- Work task
For the entries below, report the number of lines where the string "timing" appears, and only that number.

═══ Data

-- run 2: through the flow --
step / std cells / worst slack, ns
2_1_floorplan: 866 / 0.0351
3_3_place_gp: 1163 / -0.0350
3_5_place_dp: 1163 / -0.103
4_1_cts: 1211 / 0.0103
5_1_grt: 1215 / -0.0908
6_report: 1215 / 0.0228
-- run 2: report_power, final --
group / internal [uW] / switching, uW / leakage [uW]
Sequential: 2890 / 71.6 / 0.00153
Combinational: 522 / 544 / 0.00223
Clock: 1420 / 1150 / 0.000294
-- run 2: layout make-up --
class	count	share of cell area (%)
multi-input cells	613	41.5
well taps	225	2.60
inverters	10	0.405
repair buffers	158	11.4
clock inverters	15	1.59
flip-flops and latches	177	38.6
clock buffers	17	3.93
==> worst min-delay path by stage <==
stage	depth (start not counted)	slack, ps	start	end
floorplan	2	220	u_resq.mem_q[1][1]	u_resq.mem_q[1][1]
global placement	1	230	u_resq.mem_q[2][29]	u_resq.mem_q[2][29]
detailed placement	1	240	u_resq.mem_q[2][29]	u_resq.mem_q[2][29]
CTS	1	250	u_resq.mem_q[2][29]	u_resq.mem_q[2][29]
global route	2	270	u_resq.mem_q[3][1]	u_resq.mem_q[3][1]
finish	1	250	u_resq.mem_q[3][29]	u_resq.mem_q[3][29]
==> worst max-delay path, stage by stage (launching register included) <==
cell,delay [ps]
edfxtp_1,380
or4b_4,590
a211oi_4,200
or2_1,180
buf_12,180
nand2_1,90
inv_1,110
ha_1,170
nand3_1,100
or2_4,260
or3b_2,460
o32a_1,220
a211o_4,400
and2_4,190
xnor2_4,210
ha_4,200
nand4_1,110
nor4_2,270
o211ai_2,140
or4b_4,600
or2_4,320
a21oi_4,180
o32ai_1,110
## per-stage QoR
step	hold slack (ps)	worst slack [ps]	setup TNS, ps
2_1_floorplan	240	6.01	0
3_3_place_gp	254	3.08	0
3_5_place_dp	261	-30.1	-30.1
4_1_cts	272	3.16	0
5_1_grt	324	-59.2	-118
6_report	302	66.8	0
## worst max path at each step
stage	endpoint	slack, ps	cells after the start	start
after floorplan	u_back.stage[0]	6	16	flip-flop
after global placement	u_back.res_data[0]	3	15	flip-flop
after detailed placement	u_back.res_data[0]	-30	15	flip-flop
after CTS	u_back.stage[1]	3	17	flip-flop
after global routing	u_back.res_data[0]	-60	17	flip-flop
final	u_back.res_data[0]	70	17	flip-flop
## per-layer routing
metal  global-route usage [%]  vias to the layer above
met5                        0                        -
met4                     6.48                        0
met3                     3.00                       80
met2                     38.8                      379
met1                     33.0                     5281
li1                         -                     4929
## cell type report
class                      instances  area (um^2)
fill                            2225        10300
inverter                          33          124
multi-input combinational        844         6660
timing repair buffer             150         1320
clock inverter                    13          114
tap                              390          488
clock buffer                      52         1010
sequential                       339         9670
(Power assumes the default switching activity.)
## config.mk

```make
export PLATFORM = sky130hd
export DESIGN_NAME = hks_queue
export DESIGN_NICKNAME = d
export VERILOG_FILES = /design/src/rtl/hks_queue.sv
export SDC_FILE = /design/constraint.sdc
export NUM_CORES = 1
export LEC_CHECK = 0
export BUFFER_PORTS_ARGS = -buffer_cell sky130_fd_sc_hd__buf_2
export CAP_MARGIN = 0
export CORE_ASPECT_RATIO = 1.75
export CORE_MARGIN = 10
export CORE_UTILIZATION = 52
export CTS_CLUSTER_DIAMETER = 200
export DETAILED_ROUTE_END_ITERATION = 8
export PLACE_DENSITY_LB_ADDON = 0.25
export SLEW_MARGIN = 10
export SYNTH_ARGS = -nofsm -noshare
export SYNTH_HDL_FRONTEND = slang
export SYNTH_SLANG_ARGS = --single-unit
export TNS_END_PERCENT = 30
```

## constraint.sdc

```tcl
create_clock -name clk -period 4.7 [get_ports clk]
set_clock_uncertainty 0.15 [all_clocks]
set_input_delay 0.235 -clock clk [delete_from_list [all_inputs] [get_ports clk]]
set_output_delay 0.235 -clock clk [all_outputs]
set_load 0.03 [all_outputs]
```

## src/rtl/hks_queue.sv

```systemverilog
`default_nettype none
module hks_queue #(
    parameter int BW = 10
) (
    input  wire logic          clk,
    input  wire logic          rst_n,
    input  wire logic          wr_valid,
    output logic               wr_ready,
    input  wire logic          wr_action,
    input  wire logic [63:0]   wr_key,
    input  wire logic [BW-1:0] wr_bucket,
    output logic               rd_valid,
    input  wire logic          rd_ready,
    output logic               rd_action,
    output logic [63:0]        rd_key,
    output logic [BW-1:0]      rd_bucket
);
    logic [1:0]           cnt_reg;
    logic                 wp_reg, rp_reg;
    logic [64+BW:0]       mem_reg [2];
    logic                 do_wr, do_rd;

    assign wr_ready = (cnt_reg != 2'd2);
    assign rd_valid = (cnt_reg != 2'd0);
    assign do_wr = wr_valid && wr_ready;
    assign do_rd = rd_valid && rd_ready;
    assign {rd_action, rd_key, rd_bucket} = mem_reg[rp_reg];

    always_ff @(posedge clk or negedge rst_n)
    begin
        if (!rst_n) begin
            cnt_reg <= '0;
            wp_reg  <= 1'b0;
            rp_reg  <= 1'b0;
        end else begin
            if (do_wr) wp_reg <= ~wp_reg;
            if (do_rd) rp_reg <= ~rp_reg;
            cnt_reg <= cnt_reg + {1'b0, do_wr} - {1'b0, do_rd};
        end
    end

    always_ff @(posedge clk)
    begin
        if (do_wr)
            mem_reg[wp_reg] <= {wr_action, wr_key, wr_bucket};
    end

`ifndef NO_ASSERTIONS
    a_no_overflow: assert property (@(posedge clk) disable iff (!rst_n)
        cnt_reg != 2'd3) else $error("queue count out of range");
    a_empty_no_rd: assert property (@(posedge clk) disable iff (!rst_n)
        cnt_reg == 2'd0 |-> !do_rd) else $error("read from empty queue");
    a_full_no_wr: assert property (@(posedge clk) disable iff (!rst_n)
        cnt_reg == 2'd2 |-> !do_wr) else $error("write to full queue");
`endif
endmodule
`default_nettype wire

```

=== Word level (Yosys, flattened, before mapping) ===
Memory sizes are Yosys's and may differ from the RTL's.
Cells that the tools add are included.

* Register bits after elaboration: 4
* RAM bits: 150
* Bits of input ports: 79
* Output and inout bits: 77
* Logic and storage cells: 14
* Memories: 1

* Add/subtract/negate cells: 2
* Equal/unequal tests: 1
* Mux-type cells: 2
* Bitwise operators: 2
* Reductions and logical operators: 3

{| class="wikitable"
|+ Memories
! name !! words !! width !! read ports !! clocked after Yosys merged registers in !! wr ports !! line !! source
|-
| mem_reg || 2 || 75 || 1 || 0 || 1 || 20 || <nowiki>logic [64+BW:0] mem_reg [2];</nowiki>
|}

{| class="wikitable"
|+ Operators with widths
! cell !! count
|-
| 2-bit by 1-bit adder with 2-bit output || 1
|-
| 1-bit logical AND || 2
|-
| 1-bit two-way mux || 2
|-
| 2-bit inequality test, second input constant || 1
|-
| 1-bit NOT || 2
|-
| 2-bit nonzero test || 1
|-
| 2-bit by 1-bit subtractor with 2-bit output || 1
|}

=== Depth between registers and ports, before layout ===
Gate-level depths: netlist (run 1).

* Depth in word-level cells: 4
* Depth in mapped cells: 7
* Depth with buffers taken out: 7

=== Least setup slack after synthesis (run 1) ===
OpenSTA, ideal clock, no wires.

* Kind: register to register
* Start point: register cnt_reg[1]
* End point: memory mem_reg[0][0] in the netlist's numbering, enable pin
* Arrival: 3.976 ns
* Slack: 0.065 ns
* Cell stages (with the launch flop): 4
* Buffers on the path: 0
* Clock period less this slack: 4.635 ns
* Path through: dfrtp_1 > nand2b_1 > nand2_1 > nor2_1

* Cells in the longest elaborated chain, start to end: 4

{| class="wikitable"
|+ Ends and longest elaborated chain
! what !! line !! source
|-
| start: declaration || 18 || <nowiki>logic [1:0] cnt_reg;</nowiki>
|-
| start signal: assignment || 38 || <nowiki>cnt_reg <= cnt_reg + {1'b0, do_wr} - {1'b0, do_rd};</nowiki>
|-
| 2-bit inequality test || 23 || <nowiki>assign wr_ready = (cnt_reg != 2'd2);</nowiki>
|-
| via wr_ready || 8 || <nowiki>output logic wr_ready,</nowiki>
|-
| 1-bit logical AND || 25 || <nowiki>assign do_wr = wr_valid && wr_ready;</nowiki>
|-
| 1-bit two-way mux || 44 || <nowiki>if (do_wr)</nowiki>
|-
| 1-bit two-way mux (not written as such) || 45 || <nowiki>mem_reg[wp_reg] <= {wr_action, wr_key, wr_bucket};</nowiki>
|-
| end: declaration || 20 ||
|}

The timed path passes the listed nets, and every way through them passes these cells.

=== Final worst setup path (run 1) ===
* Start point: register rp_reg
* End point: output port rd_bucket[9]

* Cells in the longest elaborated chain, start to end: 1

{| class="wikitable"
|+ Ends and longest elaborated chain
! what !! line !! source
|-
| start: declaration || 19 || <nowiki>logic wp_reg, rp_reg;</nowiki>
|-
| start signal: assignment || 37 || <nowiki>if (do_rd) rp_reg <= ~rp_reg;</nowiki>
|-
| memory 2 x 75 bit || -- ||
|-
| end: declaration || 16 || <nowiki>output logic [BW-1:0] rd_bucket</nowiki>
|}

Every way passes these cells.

══════
═══ Data

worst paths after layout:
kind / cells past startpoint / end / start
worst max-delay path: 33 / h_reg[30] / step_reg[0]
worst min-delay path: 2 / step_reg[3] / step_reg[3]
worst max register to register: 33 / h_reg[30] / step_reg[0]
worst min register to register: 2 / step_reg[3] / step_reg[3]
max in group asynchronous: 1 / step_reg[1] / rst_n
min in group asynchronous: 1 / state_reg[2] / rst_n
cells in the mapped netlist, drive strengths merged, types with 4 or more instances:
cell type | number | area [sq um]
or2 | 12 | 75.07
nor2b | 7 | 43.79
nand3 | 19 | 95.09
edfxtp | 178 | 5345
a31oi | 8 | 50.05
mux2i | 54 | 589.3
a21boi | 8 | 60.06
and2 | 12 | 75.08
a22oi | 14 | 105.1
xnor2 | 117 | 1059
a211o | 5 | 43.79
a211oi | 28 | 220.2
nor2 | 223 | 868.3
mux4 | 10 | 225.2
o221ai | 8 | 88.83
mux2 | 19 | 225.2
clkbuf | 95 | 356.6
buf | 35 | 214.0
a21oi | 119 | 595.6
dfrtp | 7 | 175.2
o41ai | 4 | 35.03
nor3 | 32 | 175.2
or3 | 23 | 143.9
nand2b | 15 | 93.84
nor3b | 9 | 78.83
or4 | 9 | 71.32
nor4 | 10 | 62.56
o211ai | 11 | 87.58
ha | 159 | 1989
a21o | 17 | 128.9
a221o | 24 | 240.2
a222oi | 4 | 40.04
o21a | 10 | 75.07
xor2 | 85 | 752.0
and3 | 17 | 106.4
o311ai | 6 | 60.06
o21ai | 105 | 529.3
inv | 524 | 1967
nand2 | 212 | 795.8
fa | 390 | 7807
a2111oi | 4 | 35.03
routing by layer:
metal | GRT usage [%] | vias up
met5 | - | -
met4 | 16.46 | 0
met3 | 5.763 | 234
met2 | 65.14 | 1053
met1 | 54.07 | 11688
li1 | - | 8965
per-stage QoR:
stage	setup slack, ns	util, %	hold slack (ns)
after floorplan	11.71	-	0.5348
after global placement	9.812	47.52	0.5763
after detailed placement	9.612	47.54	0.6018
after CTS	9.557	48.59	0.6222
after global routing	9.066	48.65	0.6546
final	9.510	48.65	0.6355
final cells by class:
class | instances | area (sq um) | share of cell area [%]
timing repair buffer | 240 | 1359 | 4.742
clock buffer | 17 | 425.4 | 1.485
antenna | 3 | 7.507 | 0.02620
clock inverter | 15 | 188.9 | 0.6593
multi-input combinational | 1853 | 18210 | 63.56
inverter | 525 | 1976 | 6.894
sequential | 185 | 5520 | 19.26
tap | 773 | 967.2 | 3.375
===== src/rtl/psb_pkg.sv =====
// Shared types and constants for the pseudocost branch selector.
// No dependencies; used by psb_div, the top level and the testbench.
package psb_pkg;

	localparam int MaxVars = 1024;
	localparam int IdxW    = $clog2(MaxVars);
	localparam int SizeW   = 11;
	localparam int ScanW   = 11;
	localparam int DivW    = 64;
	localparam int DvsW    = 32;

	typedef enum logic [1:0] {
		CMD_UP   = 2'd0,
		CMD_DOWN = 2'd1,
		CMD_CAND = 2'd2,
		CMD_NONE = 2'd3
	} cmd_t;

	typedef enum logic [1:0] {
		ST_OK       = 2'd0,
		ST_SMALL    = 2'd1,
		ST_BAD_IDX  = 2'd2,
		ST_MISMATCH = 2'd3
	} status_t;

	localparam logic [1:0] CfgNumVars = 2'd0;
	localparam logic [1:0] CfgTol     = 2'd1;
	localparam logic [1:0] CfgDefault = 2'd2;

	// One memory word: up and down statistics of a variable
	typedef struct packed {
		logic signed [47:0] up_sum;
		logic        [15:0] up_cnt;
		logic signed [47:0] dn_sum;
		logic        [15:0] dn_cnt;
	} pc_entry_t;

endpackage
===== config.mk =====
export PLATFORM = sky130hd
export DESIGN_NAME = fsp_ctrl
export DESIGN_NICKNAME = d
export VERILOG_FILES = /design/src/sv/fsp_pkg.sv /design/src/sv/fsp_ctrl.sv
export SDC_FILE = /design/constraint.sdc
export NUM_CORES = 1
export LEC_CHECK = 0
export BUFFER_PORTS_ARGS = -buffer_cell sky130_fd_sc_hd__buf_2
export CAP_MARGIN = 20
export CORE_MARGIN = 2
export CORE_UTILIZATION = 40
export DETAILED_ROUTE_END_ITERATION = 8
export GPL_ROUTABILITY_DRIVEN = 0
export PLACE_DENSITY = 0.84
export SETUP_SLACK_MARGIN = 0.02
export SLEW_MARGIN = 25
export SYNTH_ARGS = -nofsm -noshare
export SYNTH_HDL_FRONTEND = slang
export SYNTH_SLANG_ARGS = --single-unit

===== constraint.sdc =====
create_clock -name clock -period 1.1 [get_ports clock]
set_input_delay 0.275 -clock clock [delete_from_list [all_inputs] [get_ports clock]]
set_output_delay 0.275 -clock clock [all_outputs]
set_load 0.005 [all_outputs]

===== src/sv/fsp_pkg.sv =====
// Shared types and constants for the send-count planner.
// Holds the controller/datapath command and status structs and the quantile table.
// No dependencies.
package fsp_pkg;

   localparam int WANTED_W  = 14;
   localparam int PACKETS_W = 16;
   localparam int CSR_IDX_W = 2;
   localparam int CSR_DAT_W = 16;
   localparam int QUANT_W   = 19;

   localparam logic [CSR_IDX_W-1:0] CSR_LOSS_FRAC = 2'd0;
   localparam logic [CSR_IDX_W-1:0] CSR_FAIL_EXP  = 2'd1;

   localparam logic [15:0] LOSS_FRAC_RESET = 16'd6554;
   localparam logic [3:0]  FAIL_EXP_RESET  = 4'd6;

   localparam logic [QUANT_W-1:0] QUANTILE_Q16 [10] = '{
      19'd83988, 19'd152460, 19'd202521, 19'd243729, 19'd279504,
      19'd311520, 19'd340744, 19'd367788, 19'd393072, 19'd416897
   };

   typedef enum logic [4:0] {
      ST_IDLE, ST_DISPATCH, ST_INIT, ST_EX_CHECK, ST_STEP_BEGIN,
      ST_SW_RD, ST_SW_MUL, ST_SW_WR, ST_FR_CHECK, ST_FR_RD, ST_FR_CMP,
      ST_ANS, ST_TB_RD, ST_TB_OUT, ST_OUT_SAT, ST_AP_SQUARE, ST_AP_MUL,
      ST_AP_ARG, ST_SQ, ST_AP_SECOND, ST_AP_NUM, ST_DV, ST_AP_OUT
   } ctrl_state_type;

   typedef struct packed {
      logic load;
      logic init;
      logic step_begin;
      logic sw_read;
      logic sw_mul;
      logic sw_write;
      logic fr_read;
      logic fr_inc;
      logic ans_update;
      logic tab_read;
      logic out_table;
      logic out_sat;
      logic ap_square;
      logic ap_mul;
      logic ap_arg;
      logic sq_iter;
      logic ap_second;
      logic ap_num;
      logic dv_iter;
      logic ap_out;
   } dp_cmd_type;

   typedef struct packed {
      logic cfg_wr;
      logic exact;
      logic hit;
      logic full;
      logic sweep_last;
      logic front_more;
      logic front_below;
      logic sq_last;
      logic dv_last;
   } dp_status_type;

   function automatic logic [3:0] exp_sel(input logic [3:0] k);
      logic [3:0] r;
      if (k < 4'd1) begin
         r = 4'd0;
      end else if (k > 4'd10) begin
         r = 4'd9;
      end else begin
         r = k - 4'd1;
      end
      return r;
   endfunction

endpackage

══════
═══ Data

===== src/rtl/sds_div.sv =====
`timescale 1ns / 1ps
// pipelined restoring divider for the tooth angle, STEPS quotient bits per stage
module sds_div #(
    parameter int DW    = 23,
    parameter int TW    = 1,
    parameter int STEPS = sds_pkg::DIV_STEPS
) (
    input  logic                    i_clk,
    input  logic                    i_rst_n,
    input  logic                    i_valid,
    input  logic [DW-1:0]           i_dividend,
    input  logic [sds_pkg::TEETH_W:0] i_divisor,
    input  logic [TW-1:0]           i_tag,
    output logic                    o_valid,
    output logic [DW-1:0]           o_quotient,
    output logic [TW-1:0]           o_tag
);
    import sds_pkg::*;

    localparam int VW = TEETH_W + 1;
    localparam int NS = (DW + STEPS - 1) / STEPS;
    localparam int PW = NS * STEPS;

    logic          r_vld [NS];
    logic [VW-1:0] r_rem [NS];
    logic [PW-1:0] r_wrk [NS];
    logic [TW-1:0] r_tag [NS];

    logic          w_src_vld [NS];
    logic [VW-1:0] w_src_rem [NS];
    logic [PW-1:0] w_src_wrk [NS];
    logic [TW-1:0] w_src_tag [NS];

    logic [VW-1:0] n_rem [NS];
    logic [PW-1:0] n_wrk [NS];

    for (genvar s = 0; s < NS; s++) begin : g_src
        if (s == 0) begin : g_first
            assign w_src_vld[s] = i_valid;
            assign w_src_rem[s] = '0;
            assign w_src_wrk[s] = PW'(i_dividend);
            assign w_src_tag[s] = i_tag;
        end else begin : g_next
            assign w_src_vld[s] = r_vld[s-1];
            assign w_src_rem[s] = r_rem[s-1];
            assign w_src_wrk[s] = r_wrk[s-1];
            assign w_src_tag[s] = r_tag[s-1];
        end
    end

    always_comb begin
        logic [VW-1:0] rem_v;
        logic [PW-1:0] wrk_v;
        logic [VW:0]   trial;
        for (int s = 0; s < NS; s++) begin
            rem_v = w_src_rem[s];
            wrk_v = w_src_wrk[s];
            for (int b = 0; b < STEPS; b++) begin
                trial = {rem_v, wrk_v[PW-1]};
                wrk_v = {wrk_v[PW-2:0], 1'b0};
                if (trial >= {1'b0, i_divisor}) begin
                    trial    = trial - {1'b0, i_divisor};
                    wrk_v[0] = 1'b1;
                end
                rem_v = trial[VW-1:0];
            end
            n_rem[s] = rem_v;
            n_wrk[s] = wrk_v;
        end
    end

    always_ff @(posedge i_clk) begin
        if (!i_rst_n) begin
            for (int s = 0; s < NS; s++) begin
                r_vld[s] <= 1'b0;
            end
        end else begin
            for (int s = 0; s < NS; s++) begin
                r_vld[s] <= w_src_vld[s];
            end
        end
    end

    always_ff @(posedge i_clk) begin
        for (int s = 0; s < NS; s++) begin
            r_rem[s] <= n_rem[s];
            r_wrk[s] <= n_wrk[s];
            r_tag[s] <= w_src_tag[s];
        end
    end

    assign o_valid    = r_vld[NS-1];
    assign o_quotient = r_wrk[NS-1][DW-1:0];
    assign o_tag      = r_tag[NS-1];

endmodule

══════

- Worked solution
2